▸ **Supplied material**
+++

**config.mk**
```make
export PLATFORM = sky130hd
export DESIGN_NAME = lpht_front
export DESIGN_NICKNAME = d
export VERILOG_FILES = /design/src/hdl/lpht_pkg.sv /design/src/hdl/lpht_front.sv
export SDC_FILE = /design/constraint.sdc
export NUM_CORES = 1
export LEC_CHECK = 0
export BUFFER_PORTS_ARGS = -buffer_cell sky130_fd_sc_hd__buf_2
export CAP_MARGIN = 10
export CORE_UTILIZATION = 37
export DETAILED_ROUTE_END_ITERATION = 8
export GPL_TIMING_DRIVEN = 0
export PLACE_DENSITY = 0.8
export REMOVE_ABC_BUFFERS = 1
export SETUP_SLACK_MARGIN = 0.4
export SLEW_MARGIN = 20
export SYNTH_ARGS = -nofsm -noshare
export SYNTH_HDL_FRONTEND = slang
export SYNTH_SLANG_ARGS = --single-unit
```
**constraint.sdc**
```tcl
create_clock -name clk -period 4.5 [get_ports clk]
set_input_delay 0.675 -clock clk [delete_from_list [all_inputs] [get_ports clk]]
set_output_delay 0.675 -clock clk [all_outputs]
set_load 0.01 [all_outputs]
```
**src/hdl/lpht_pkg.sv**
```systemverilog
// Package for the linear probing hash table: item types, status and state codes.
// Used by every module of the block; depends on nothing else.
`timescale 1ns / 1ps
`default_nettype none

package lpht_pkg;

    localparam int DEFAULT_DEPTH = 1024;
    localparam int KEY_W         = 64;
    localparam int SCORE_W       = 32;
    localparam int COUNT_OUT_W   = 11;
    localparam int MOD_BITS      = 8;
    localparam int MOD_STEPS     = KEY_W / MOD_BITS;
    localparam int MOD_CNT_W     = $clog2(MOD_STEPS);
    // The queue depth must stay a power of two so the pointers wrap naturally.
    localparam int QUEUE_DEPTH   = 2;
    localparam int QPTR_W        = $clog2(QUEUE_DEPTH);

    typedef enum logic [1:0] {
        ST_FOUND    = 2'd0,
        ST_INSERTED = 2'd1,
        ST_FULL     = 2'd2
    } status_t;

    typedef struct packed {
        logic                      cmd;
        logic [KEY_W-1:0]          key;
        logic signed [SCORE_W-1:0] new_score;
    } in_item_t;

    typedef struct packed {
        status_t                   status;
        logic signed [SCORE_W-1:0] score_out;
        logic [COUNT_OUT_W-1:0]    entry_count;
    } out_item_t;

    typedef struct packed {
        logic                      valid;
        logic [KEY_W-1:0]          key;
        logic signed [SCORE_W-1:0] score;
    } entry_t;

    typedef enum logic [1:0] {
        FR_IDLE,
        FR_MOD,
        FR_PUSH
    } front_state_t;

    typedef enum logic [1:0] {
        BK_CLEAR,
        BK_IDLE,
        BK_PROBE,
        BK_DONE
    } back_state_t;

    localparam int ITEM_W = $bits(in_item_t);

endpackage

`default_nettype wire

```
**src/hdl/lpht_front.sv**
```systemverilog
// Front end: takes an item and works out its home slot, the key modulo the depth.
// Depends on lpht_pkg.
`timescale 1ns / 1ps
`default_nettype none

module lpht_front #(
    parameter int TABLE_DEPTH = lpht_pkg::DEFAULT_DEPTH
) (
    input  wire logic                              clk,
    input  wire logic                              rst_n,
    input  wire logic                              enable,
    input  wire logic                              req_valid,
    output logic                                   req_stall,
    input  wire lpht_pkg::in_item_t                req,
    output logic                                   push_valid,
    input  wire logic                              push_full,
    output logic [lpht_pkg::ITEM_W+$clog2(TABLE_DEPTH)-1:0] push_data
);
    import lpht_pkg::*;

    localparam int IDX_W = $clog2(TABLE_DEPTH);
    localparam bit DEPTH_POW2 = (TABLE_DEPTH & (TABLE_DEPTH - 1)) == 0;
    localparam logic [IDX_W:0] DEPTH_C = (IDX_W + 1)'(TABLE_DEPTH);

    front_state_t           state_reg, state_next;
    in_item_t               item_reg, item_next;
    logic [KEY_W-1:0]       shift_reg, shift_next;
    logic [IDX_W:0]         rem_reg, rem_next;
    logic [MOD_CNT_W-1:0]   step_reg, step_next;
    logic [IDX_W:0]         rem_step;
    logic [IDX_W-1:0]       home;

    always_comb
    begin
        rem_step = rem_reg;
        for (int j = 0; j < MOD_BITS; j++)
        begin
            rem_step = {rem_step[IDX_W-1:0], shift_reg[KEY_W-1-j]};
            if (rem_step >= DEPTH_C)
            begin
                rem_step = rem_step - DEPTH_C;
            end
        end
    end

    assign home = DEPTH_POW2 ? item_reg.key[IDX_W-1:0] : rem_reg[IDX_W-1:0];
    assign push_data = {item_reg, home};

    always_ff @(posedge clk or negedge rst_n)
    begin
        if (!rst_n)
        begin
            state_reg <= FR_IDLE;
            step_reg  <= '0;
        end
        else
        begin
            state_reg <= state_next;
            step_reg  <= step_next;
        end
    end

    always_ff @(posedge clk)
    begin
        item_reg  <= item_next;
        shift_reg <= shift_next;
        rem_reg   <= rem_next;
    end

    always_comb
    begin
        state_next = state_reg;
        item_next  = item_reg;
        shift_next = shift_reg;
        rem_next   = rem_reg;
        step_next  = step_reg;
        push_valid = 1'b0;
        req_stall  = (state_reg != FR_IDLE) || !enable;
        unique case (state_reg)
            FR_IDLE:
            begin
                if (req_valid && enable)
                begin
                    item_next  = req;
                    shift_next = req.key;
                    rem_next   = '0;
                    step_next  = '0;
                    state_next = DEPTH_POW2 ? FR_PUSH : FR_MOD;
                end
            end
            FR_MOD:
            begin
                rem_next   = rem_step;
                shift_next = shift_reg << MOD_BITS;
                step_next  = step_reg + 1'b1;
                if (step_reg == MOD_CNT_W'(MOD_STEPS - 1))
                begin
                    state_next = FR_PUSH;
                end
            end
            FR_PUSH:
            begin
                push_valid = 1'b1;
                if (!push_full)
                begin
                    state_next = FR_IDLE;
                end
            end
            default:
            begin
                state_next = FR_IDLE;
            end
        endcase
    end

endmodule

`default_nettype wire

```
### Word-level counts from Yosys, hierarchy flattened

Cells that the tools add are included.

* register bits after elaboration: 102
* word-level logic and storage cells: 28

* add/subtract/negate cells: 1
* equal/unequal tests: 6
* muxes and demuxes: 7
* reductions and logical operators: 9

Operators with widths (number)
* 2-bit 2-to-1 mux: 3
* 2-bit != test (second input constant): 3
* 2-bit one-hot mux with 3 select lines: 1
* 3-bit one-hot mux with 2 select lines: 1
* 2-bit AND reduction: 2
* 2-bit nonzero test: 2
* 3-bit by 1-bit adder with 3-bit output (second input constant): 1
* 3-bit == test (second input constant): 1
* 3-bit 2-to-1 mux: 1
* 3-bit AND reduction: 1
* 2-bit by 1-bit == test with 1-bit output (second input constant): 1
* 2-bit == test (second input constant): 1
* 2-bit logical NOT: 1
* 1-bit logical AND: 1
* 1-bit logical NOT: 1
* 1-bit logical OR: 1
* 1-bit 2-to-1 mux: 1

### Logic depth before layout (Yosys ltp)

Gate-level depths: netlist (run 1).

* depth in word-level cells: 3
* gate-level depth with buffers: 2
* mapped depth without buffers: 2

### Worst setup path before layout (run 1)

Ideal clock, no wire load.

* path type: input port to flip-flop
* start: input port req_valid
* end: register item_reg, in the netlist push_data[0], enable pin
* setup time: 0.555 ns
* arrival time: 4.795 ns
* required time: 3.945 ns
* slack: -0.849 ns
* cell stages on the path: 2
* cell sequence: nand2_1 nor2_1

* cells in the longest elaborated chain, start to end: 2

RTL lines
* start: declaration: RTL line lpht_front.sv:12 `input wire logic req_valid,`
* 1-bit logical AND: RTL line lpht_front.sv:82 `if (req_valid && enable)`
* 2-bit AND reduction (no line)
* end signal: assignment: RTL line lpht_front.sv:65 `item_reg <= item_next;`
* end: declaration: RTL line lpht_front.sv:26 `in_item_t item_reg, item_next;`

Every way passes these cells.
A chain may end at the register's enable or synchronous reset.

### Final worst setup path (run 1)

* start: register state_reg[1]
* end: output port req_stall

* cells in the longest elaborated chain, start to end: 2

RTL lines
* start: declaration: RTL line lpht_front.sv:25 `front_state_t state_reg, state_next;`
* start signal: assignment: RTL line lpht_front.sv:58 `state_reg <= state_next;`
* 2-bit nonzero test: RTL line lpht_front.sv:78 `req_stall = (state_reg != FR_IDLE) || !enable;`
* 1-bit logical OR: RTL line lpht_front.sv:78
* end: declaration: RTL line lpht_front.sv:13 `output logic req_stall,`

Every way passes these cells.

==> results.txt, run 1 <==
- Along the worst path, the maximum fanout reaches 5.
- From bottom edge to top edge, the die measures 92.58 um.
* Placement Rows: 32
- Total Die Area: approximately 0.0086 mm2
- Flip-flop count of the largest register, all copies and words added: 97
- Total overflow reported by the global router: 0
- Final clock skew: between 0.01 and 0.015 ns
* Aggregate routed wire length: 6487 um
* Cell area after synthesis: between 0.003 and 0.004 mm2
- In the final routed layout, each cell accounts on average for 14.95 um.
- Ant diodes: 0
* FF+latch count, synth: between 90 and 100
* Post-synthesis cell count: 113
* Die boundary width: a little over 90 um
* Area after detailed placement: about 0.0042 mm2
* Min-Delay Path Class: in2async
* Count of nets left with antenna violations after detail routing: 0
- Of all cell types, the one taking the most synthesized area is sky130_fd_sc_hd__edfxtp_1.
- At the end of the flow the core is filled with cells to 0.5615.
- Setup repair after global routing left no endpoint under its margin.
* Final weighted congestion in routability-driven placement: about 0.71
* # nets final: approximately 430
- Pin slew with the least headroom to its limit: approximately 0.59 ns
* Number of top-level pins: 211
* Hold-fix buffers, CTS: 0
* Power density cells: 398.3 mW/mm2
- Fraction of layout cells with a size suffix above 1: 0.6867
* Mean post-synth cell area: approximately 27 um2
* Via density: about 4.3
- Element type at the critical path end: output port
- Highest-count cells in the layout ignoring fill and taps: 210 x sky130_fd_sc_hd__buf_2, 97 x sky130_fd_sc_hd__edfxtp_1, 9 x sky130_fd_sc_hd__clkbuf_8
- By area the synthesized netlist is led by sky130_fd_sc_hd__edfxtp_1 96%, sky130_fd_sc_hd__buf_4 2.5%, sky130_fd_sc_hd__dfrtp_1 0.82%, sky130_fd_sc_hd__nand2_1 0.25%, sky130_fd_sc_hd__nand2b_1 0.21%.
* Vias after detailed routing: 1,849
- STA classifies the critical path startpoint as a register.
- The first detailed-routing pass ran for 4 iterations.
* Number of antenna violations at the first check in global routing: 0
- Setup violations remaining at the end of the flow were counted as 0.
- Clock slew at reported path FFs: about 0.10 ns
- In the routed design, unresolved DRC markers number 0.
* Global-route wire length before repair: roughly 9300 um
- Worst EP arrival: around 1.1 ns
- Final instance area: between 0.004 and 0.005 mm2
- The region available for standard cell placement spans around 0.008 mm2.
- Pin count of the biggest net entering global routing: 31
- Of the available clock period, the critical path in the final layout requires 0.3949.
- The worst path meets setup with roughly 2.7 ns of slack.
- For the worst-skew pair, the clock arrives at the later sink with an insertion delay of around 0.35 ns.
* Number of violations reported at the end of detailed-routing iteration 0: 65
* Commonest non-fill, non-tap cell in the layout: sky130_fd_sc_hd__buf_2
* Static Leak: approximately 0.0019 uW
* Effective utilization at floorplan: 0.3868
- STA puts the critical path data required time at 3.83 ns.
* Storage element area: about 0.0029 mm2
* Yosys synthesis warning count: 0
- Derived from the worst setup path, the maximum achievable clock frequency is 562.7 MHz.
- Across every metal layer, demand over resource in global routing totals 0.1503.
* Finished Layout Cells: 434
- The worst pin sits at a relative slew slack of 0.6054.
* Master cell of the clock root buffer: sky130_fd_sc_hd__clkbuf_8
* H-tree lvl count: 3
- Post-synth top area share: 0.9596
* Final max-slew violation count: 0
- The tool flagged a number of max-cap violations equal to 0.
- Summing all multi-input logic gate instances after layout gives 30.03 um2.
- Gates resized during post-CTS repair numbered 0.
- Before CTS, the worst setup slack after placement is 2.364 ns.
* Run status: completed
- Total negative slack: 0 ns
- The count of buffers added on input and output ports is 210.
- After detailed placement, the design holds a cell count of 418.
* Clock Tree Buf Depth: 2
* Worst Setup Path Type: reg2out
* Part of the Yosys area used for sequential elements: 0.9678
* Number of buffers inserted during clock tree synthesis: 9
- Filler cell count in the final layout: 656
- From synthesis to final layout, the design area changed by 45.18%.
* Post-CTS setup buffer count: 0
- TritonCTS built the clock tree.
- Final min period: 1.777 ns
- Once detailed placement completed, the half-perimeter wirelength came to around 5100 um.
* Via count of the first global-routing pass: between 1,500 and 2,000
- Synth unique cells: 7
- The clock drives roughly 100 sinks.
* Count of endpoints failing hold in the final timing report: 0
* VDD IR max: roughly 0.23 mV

+++

▸ **Work order**
Search the material for the string "lines" and return each line that has it.

▸ **Response to this task**
* 2-bit one-hot mux with 3 select lines: 1
* 3-bit one-hot mux with 2 select lines: 1
RTL lines
RTL lines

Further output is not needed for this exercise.